## DESCRIPTION OF THE TASK
Report all lines from the entries below in which "final" appears.

Stored data entries
┌──
What follows belongs to an exercise in optimizing a design on an open flow for small area; a production flow would make more cautious choices. In this exercise RTL edits were held to simulation tests only and were not proved equivalent to the original. No activity file was given, so power comes from the tool's default toggle rates.

## inst_buffer
module inst_buffer #(
  parameter int DEPTH       = 16,
  parameter int FULL_MARGIN = 4
) (
  input  logic        clk,
  input  logic        rst,
  input  logic        flush,
  input  logic        data_ok1,
  input  logic        data_ok2,
  input  logic [31:0] rdata1,
  input  logic [31:0] rdata2,
  input  logic [31:0] raddr1,
  input  logic [31:0] raddr2,
  input  logic [34:0] predict_pkt1,
  input  logic [34:0] predict_pkt2,
  input  logic        dec_stall,
  output logic        instbuffer_full,
  output logic        issue_valid1,
  output logic        issue_valid2,
  output logic [31:0] issue_inst1,
  output logic [31:0] issue_inst2,
  output logic [31:0] issue_addr1,
  output logic [31:0] issue_addr2,
  output logic [34:0] issue_pkt1,
  output logic [34:0] issue_pkt2,
  output logic        overflow_err
);
  localparam int AW = $clog2(DEPTH);
  localparam int CW = AW + 1;
  localparam int HD = DEPTH / 2;
  localparam int W  = 99;
  logic [W-1:0]  bank_e [HD];
  logic [W-1:0]  bank_o [HD];
  logic [AW-1:0] rd_ptr_q, wr_ptr_q;
  ...
clock: 6.0 ns
lec_check: 0
cap_margin: 20
core_margin: 2
core_utilization: 60
cts_buf_list: sky130_fd_sc_hd__clkbuf_8
cts_cluster_diameter: 45
cts_cluster_size: 24
slew_margin: 20
synth_hierarchical: 1
synth_minimum_keep_size: 0
standard.sh (not shown) runs the stock make flow with config.mk's settings and CLKGATE_MAP_FILE= SYNTH_SCRIPT=/design/flow/synth_recipe.tcl, a recipe that flattens the netlist after the stock synthesis.
==> flow/flow/run.sh <==
#!/bin/bash
# Standard layout, with each port buffered by the smallest buffer cell.
set -euo pipefail
cd "$(dirname "$0")/.."
bash standard.sh 'BUFFER_PORTS_ARGS=-buffer_cell sky130_fd_sc_hd__buf_1' finish > standard_flow.log 2>&1
The baseline produced a clean layout.
Then changed:
==> flow/flow/run.sh (replaced) <==
#!/bin/bash
# Standard layout, with each port buffered by the smallest buffer cell and
# clock tree synthesis without dummy loads.
set -euo pipefail
cd "$(dirname "$0")/.."
bash standard.sh \
  'BUFFER_PORTS_ARGS=-buffer_cell sky130_fd_sc_hd__buf_1' \
  'CTS_ARGS=-sink_clustering_enable -repair_clock_nets -sink_clustering_size 30 -sink_clustering_max_diameter 55 -buf_list sky130_fd_sc_hd__clkbuf_16 -dont_use_dummy_load' \
  finish > standard_flow.log 2>&1
Settings changed: CORE_UTILIZATION 60 to 70, CTS_BUF_LIST sky130_fd_sc_hd__clkbuf_8 to default, CTS_CLUSTER_DIAMETER 45 to default, CTS_CLUSTER_SIZE 24 to default, PLACE_DENSITY from default to 0.75.
Result:
- The new run completed with no timing, DRC or antenna violations
- via count went up by 1.4%
- first-iteration DRC count went up by 20%
- total power went down by 3.8%
- setup slack gets better by 0.052 ns
- worst hold slack gets better by 0.037 ns
- clock power went down by 12%
- sequential power barely changes
- final area went down by 1.7%
Then changed:
==> flow/flow/run.sh (replaced) <==
#!/bin/bash
# Standard layout, with each port buffered by the smallest buffer cell.
set -euo pipefail
cd "$(dirname "$0")/.."
bash standard.sh 'BUFFER_PORTS_ARGS=-buffer_cell sky130_fd_sc_hd__buf_1' finish > standard_flow.log 2>&1
Settings changed: CORE_UTILIZATION 70 to 75, CTS_BUF_LIST from default to sky130_fd_sc_hd__clkbuf_8, CTS_CLUSTER_DIAMETER from default to 45, CTS_CLUSTER_SIZE from default to 24, PLACE_DENSITY 0.75 to 0.8.
After rerunning: The changed run finished clean. Area after synthesis is unchanged. Cell area stays flat. Non-clock buffer count came out lower by 14. Register-to-register slack is worse by 0.30 ns. Die area is lower by a few percent. Power rises slightly. Worst setup slack gets worse by 0.14 ns. First-iteration DRC count went up by a few percent. Via count went up slightly.


Another version of the RTL of inst_buffer (not shown whole).
Size in the first run: roughly 3200 cells after synthesis, ~1600 flip-flops, roughly 410 I/O pins, roughly 59000 um^2 of cells after synthesis.
==> flow/config.mk <==
export PLATFORM = sky130hd
export DESIGN_NAME = inst_buffer
export DESIGN_NICKNAME = inst_buffer
export VERILOG_FILES = /design/flow/design.v
export SDC_FILE = /design/flow/constraint.sdc
export NUM_CORES = 4
export LEC_CHECK = 0
export CAP_MARGIN = 20
export CORE_MARGIN = 2
export CORE_UTILIZATION = 70
export PLACE_DENSITY = 0.75
export SLEW_MARGIN = 20
export SYNTH_HIERARCHICAL = 1
export SYNTH_MINIMUM_KEEP_SIZE = 0
==> flow/constraint.sdc <==
create_clock -name core_clock -period 6.0 [get_ports {clk}]
set_input_delay 1.2000 -clock core_clock [delete_from_list [all_inputs] [get_ports {clk}]]
set_output_delay 1.2000 -clock core_clock [all_outputs]
set_load 0.01 [all_outputs]
==> flow/flow/run.sh <==
#!/bin/bash
# Standard layout, with each port buffered by the smallest buffer cell and
# clock tree synthesis without dummy loads.
set -euo pipefail
cd "$(dirname "$0")/.."
bash standard.sh \
  'BUFFER_PORTS_ARGS=-buffer_cell sky130_fd_sc_hd__buf_1' \
  'CTS_ARGS=-sink_clustering_enable -repair_clock_nets -sink_clustering_size 20 -sink_clustering_max_diameter 55 -buf_list sky130_fd_sc_hd__clkbuf_8 -dont_use_dummy_load' \
  RECOVER_POWER=100 REMOVE_ABC_BUFFERS=1 \
  finish > standard_flow.log 2>&1
The baseline completed and failed the layout checks on max-capacitance violations, max-slew violations.
Next try:
--- a/flow/flow/run.sh
+++ b/flow/flow/run.sh
@@ -9 +8,0 @@
-  RECOVER_POWER=100 REMOVE_ABC_BUFFERS=1 \
Effect:
- With this change the flow ran to the end with no violations
- synthesized area stays the same
- via count goes up by 0.77%
- combinational power is about the same
- final area goes up by 0.59%
- hold slack improves by 17 ps
- routed wire length goes up by 1.7%
- flip-flop and latch count stays the same
- die area is unchanged
- worst setup slack degrades by 47 ps
- register-to-register slack improves by 1200 ps
Next try:
--- a/flow/flow/run.sh
+++ b/flow/flow/run.sh
@@ -8 +8 @@
-  'CTS_ARGS=-sink_clustering_enable -repair_clock_nets -sink_clustering_size 20 -sink_clustering_max_diameter 55 -buf_list sky130_fd_sc_hd__clkbuf_8 -dont_use_dummy_load' \
+  'CTS_ARGS=-sink_clustering_enable -repair_clock_nets -sink_clustering_size 24 -sink_clustering_max_diameter 45 -buf_list sky130_fd_sc_hd__clkbuf_8 -dont_use_dummy_load' \
Outcome:
- The new run went through all stages and came out clean
- total power rose by 1.6%
- clock-buffer cell count came out higher by 29
- setup slack improved by 3.3 ps
- register-to-register slack degrades by 30 ps
- global-route usage went up by 0.18 points
Next try:
--- a/flow/flow/run.sh
+++ b/flow/flow/run.sh
@@ -8 +8,2 @@
-  'CTS_ARGS=-sink_clustering_enable -repair_clock_nets -sink_clustering_size 24 -sink_clustering_max_diameter 45 -buf_list sky130_fd_sc_hd__clkbuf_8 -dont_use_dummy_load' \
+  'CTS_ARGS=-sink_clustering_enable -repair_clock_nets -sink_clustering_size 20 -sink_clustering_max_diameter 55 -buf_list sky130_fd_sc_hd__clkbuf_8 -dont_use_dummy_load' \
+  RECOVER_POWER=100 \
Effect:
- The new run produced a layout that fails on max-capacitance violations, max-slew violations
- via count fell by 0.49%
- combinational power barely changes
- clock power fell by 9.8%
- final cell count fell by 0.59%
- total power fell by 1.8%
- maximum frequency rose by 0.44%
- non-clock buffer count is unchanged
- worst hold slack gets better by 39 ps
- global-route usage fell by 0.18 points
Next try:
--- a/flow/flow/run.sh
+++ b/flow/flow/run.sh
@@ -8,2 +8 @@
-  'CTS_ARGS=-sink_clustering_enable -repair_clock_nets -sink_clustering_size 20 -sink_clustering_max_diameter 55 -buf_list sky130_fd_sc_hd__clkbuf_8 -dont_use_dummy_load' \
-  RECOVER_POWER=100 \
+  'CTS_ARGS=-sink_clustering_enable -repair_clock_nets -sink_clustering_size 20 -sink_clustering_max_diameter 60 -buf_list sky130_fd_sc_hd__clkbuf_8 -dont_use_dummy_load' \
The new run went through all stages and came out clean. Critical path depth is unchanged. Synthesized cell count stays the same. Flip-flop and latch count stays the same. Cell count is about the same. Via count stays flat. Sequential share of layout area falls by 0.42 points. Design area rises slightly.


inst_buffer again, from the RTL that the note above started with.
export LEC_CHECK = 0
export CAP_MARGIN = 20
export CORE_MARGIN = 2
export CORE_UTILIZATION = 70
export GPL_TIMING_DRIVEN = 0
export PLACE_DENSITY = 0.75
export SLEW_MARGIN = 20
export SYNTH_HIERARCHICAL = 1
export SYNTH_MINIMUM_KEEP_SIZE = 0
create_clock -name core_clock -period 6.0 [get_ports {clk}]
==> flow/flow/run.sh <==
#!/bin/bash
# Standard layout, with each port buffered by the smallest buffer cell and
# clock tree synthesis without dummy loads.
set -euo pipefail
cd "$(dirname "$0")/.."
bash standard.sh \
  'BUFFER_PORTS_ARGS=-buffer_cell sky130_fd_sc_hd__buf_1' \
  'CTS_ARGS=-sink_clustering_enable -repair_clock_nets -sink_clustering_size 20 -sink_clustering_max_diameter 60 -buf_list sky130_fd_sc_hd__clkbuf_8 -dont_use_dummy_load' \
  finish > standard_flow.log 2>&1
Edit:
==> flow/flow/run.sh (replaced) <==
#!/bin/bash
# Standard layout, with each port buffered by the smallest buffer cell, clock
# tree synthesis without dummy loads, and power recovery (gate downsizing)
# after global routing followed by a design repair.
set -euo pipefail
cd "$(dirname "$0")/.."
here=$(pwd)
bash standard.sh \
  'BUFFER_PORTS_ARGS=-buffer_cell sky130_fd_sc_hd__buf_1' \
  'CTS_ARGS=-sink_clustering_enable -repair_clock_nets -sink_clustering_size 20 -sink_clustering_max_diameter 55 -buf_list sky130_fd_sc_hd__clkbuf_8 -dont_use_dummy_load' \
  RECOVER_POWER=100 \
  "POST_GLOBAL_ROUTE_TCL=$here/flow/post_grt.tcl" \
  finish > standard_flow.log 2>&1
==> flow/flow/post_grt.tcl (new file) <==
# After power recovery has downsized gates, fix any slew or capacitance
# violations it left, then refresh the placement, routing and guides.
log_cmd global_route -start_incremental
repair_design_helper
log_cmd detailed_placement
log_cmd global_route -end_incremental
log_cmd estimate_parasitics -global_routing
report_check_types -max_slew -max_capacitance -violators
write_guides $::env(RESULTS_DIR)/route.guide
--- a/flow/config.mk
+++ b/flow/config.mk
@@ -10,3 +10,2 @@
 export CORE_UTILIZATION = 70
-export GPL_TIMING_DRIVEN = 0
 export PLACE_DENSITY = 0.75
=>
- non-clock buffer count falls by 139
- count of clock-buffer cells in the layout went up by 12
- area after synthesis is unchanged
- maximum frequency rises slightly
- cell area came out lower by a few percent
- clock power climbs by a few percent
- sequential share of layout area rose by 2.9 points
- first-iteration DRC count shrinks by a few percent
Edit:
==> flow/flow/run.sh (replaced) <==
#!/bin/bash
# Standard layout, with each port buffered by the smallest buffer cell and
# clock tree synthesis without dummy loads.
set -euo pipefail
cd "$(dirname "$0")/.."
bash standard.sh \
  'BUFFER_PORTS_ARGS=-buffer_cell sky130_fd_sc_hd__buf_1' \
  'CTS_ARGS=-sink_clustering_enable -repair_clock_nets -sink_clustering_size 20 -sink_clustering_max_diameter 55 -buf_list sky130_fd_sc_hd__clkbuf_8 -dont_use_dummy_load' \
  finish > standard_flow.log 2>&1
--- a/flow/config.mk
+++ b/flow/config.mk
@@ -9,4 +9,4 @@
 export CORE_MARGIN = 2
-export CORE_UTILIZATION = 70
-export PLACE_DENSITY = 0.75
+export CORE_UTILIZATION = 80
+export PLACE_DENSITY = 0.85
 export SLEW_MARGIN = 20
removed: flow/flow/post_grt.tcl
Die area fell by 12%.
Sequential share of layout area rose by 0.63 points.
Clock skew hardly moves.


## run 1
inst_buffer, a different RTL version from the one above (not shown whole).
For scale: roughly 3,000 cells after synthesis, ~1,600 flip-flops, about 410 I/O pins, ~0.060 mm^2 of cells after synthesis.
Design inst_buffer, start of the top module:
module inst_buffer #(
  parameter int DEPTH       = 16,
  parameter int FULL_MARGIN = 4
) (
  input  logic        clk,
  input  logic        rst,
  input  logic        flush,
  input  logic        data_ok1,
  input  logic        data_ok2,
  input  logic [31:0] rdata1,
  input  logic [31:0] rdata2,
  input  logic [31:0] raddr1,
  input  logic [31:0] raddr2,
  input  logic [34:0] predict_pkt1,
  input  logic [34:0] predict_pkt2,
  input  logic        dec_stall,
  output logic        instbuffer_full,
  output logic        issue_valid1,
  output logic        issue_valid2,
  output logic [31:0] issue_inst1,
  output logic [31:0] issue_inst2,
  output logic [31:0] issue_addr1,
  output logic [31:0] issue_addr2,
  output logic [34:0] issue_pkt1,
  output logic [34:0] issue_pkt2,
  output logic        overflow_err
);
  localparam int AW = $clog2(DEPTH);
  localparam int CW = AW + 1;
  localparam int HD = DEPTH / 2;
  localparam int W  = 99;
  logic [W-1:0]  bank_e [HD];
  logic [W-1:0]  bank_o [HD];
  logic [AW-1:0] rd_ptr_q, wr_ptr_q;
  logic [CW-1:0] count_q;
  logic          ovf_q;
  logic [1:0]    push_n, acc_n, pop_n;
  logic [CW-1:0] space;
  logic          drop, valid1, valid2, we1, we2;
  logic [AW-1:0] wr_ptr_p1, rd_ptr_p1;
  logic [W-1:0]  in1, in2, wdn_e, wdn_o;
  logic [HD-1:0] sel_e, sel_o, wen_e, wen_o;
  logic [W-1:0]  rdn_e, rdn_o, out1, out2;
  logic          sel1_en, sel1_on, sel2_en, sel2_on;
  assign in1 = {predict_pkt1, raddr1, rdata1};
  assign in2 = {predict_pkt2, raddr2, rdata2};
  always_comb begin
    push_n    = {1'b0, data_ok1} + {1'b0, data_ok1 & data_ok2};
    space     = CW'(DEPTH) - count_q;
    drop      = {{(CW-2){1'b0}}, push_n} > space;
    acc_n     = drop ? space[1:0] : push_n;
    valid1    = (count_q != '0) & ~dec_stall;
    valid2    = (count_q >= CW'(2)) & ~dec_stall;
  ...
export LEC_CHECK = 0
export CAP_MARGIN = 20
export CORE_MARGIN = 2
export CORE_UTILIZATION = 60
export CTS_BUF_LIST = sky130_fd_sc_hd__clkbuf_8
export CTS_CLUSTER_DIAMETER = 50
export CTS_CLUSTER_SIZE = 28
export SLEW_MARGIN = 20
export SYNTH_HIERARCHICAL = 1
export SYNTH_MINIMUM_KEEP_SIZE = 0
create_clock -name core_clock -period 6.0 [get_ports {clk}]
==> flow/flow/run.sh <==
#!/bin/bash
# Standard layout, with each port buffered by the smallest buffer cell.
set -euo pipefail
cd "$(dirname "$0")/.."
bash standard.sh 'BUFFER_PORTS_ARGS=-buffer_cell sky130_fd_sc_hd__buf_1' finish > standard_flow.log 2>&1
Per the final summary, run 1 finished and its layout is clean on timing, DRC and antenna.
Edits applied to the flow inputs when going from run 1 to run 2:
==> flow/run.sh (new file) <==
#!/bin/bash
# synth_recipe.tcl (not shown) runs the flow's synth.tcl, then flattens the netlist and writes it again
# the make line also repeats each setting of config.mk as NAME=value (left out here)
make -C /OpenROAD-flow-scripts/flow DESIGN_CONFIG=/design/flow/config.mk WORK_HOME=/design/flow/orfs CLKGATE_MAP_FILE= SYNTH_SCRIPT=/design/flow/synth_recipe.tcl finish
removed: flow/flow/run.sh
removed: flow/standard.sh
==> comparison <==
There was hardly any difference in area taken by multi-input logic gates between run 2 and run 1. Run 1 has higher maximum operating frequency than run 2. Both conditions hold for run 1: the flow ran to the end and the final layout passed the timing, DRC and antenna checks. Run 2 completed; timing, DRC and antenna clean. Run 2: routed wire length about 2.3% above run 1. Run 1 vs run 2, capturing instance or port of the critical path: issue_pkt2[30] vs issue_addr1[19].
--- input diff run 2..run 3 ---
- CTS_CLUSTER_SIZE no longer set, was 28
- CTS_CLUSTER_DIAMETER no longer set, was 50
- CTS_BUF_LIST no longer set, was sky130_fd_sc_hd__clkbuf_8
Notes after the runs:
Run 3 did not stop at any stage, and its layout met the timing, DRC and antenna checks.
From run 2 to run 3 the numbers moved as follows: final core utilization went up 2.0 points; worst setup slack went up 26 ps; quantity of gates resized following cts fell by 1.


inst_buffer with an RTL version that a note above also has.
Size in the first run: about 3200 cells after synthesis, roughly 1600 flip-flops, roughly 59000 sq um of cells after synthesis.
export LEC_CHECK = 0
export CAP_MARGIN = 0
export CORE_MARGIN = 2
export CORE_UTILIZATION = 70
export PLACE_DENSITY = 0.75
export SLEW_MARGIN = 0
export SYNTH_HIERARCHICAL = 1
export SYNTH_MINIMUM_KEEP_SIZE = 0
create_clock -name core_clock -period 6.0 [get_ports {clk}]
==> flow/flow/run.sh <==
#!/bin/bash
# Standard layout, with each port buffered by the smallest buffer cell and
# clock tree synthesis without dummy loads.
set -euo pipefail
cd "$(dirname "$0")/.."
bash standard.sh \
  'BUFFER_PORTS_ARGS=-buffer_cell sky130_fd_sc_hd__buf_1' \
  'CTS_ARGS=-sink_clustering_enable -repair_clock_nets -sink_clustering_size 24 -sink_clustering_max_diameter 45 -buf_list sky130_fd_sc_hd__clkbuf_8 -dont_use_dummy_load' \
  finish > standard_flow.log 2>&1
The first run finished clean.
Rerun with:
--- a/flow/config.mk
+++ b/flow/config.mk
@@ -7,3 +7,3 @@
 export LEC_CHECK = 0
-export CAP_MARGIN = 0
+export CAP_MARGIN = 20
 export CORE_MARGIN = 2
@@ -11,3 +11,3 @@
 export PLACE_DENSITY = 0.75
-export SLEW_MARGIN = 0
+export SLEW_MARGIN = 20
 export SYNTH_HIERARCHICAL = 1
What happened:
- via count barely changes
- worst hold slack gets better by 0.018 ns
- critical path depth does not change

-- port drivers added, routing unchanged --
No port has a modelled driver above. Below, the same layouts with a new extraction and two added sets of constraints.
Step 1: set_driving_cell puts a clkbuf_16 on clk and a buf_2 on each other input, an assumption about the parent block.
Step 2 adds t to the input delays and takes it off the output delays; t is the mean of the earliest and latest rising clock arrival at the registers after step 1. Input paths then give back, and output paths get back, about the clock's delay inside the block.
Three values: ideal, step 1, step 2; two values: the first two.
run	t (ns)	slack for setup (ns)	hold WS [ns]	worst register clock-pin slew, ns
the first run of note 1	0.929	0.217 / 0.142 / 1.071	0.457 / 0.410 / 0.505	0.11 / 0.11
the second run of note 1	0.736	0.268 / 0.194 / 0.930	0.494 / 0.494 / 0.494	0.10 / 0.10
the third run of note 1	0.895	0.131 / 0.059 / 0.950	0.481 / 0.442 / 0.532	0.12 / 0.12
the first run of note 2	0.835	0.234 / 0.234 / -0.238	0.418 / 0.377 / 0.524	0.12 / 0.12
the second run of note 2	0.812	0.187 / 0.117 / 0.930	0.435 / 0.388 / 0.527	0.12 / 0.12
the third run of note 2	0.869	0.190 / 0.117 / 0.986	0.395 / 0.345 / 0.521	0.11 / 0.11
the fourth run of note 2	0.814	0.216 / 0.146 / -0.038	0.434 / 0.386 / 0.526	0.12 / 0.12
the fifth run of note 2	0.777	0.256 / 0.185 / 0.963	0.475 / 0.428 / 0.528	0.12 / 0.12
the first run of note 3	0.815	0.108 / 0.041 / 0.856	0.424 / 0.386 / 0.523	0.12 / 0.12
the second run of note 3	0.816	0.217 / 0.146 / 0.919	0.434 / 0.385 / 0.528	0.12 / 0.12
the third run of note 3	0.797	0.279 / 0.207 / 1.004	0.463 / 0.419 / 0.537	0.12 / 0.12
run 1	0.912	0.309 / 0.241 / 1.104	0.472 / 0.430 / 0.526	0.12 / 0.12
run 2	0.909	0.201 / 0.131 / 0.617	0.530 / 0.530 / 0.530	0.12 / 0.12
run 3	0.819	0.227 / 0.155 / 0.621	0.523 / 0.523 / 0.523	0.06 / 0.06
the first run of note 5	0.861	0.181 / 0.114 / 0.974	0.479 / 0.438 / 0.516	0.11 / 0.11
the second run of note 5	0.869	0.156 / 0.087 / 0.956	0.497 / 0.457 / 0.497	0.11 / 0.11
For the first run of note 2, which loses most, drivers alone change the setup slack by 0.000 ns; drivers and shift together by -0.472 ns.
└──
## YOUR RESPONSE
- final area went down by 1.7%
- final area goes up by 0.59%
- final cell count fell by 0.59%
Per the final summary, run 1 finished and its layout is clean on timing, DRC and antenna.
There was hardly any difference in area taken by multi-input logic gates between run 2 and run 1. Run 1 has higher maximum operating frequency than run 2. Both conditions hold for run 1: the flow ran to the end and the final layout passed the timing, DRC and antenna checks. Run 2 completed; timing, DRC and antenna clean. Run 2: routed wire length about 2.3% above run 1. Run 1 vs run 2, capturing instance or port of the critical path: issue_pkt2[30] vs issue_addr1[19].
From run 2 to run 3 the numbers moved as follows: final core utilization went up 2.0 points; worst setup slack went up 26 ps; quantity of gates resized following cts fell by 1.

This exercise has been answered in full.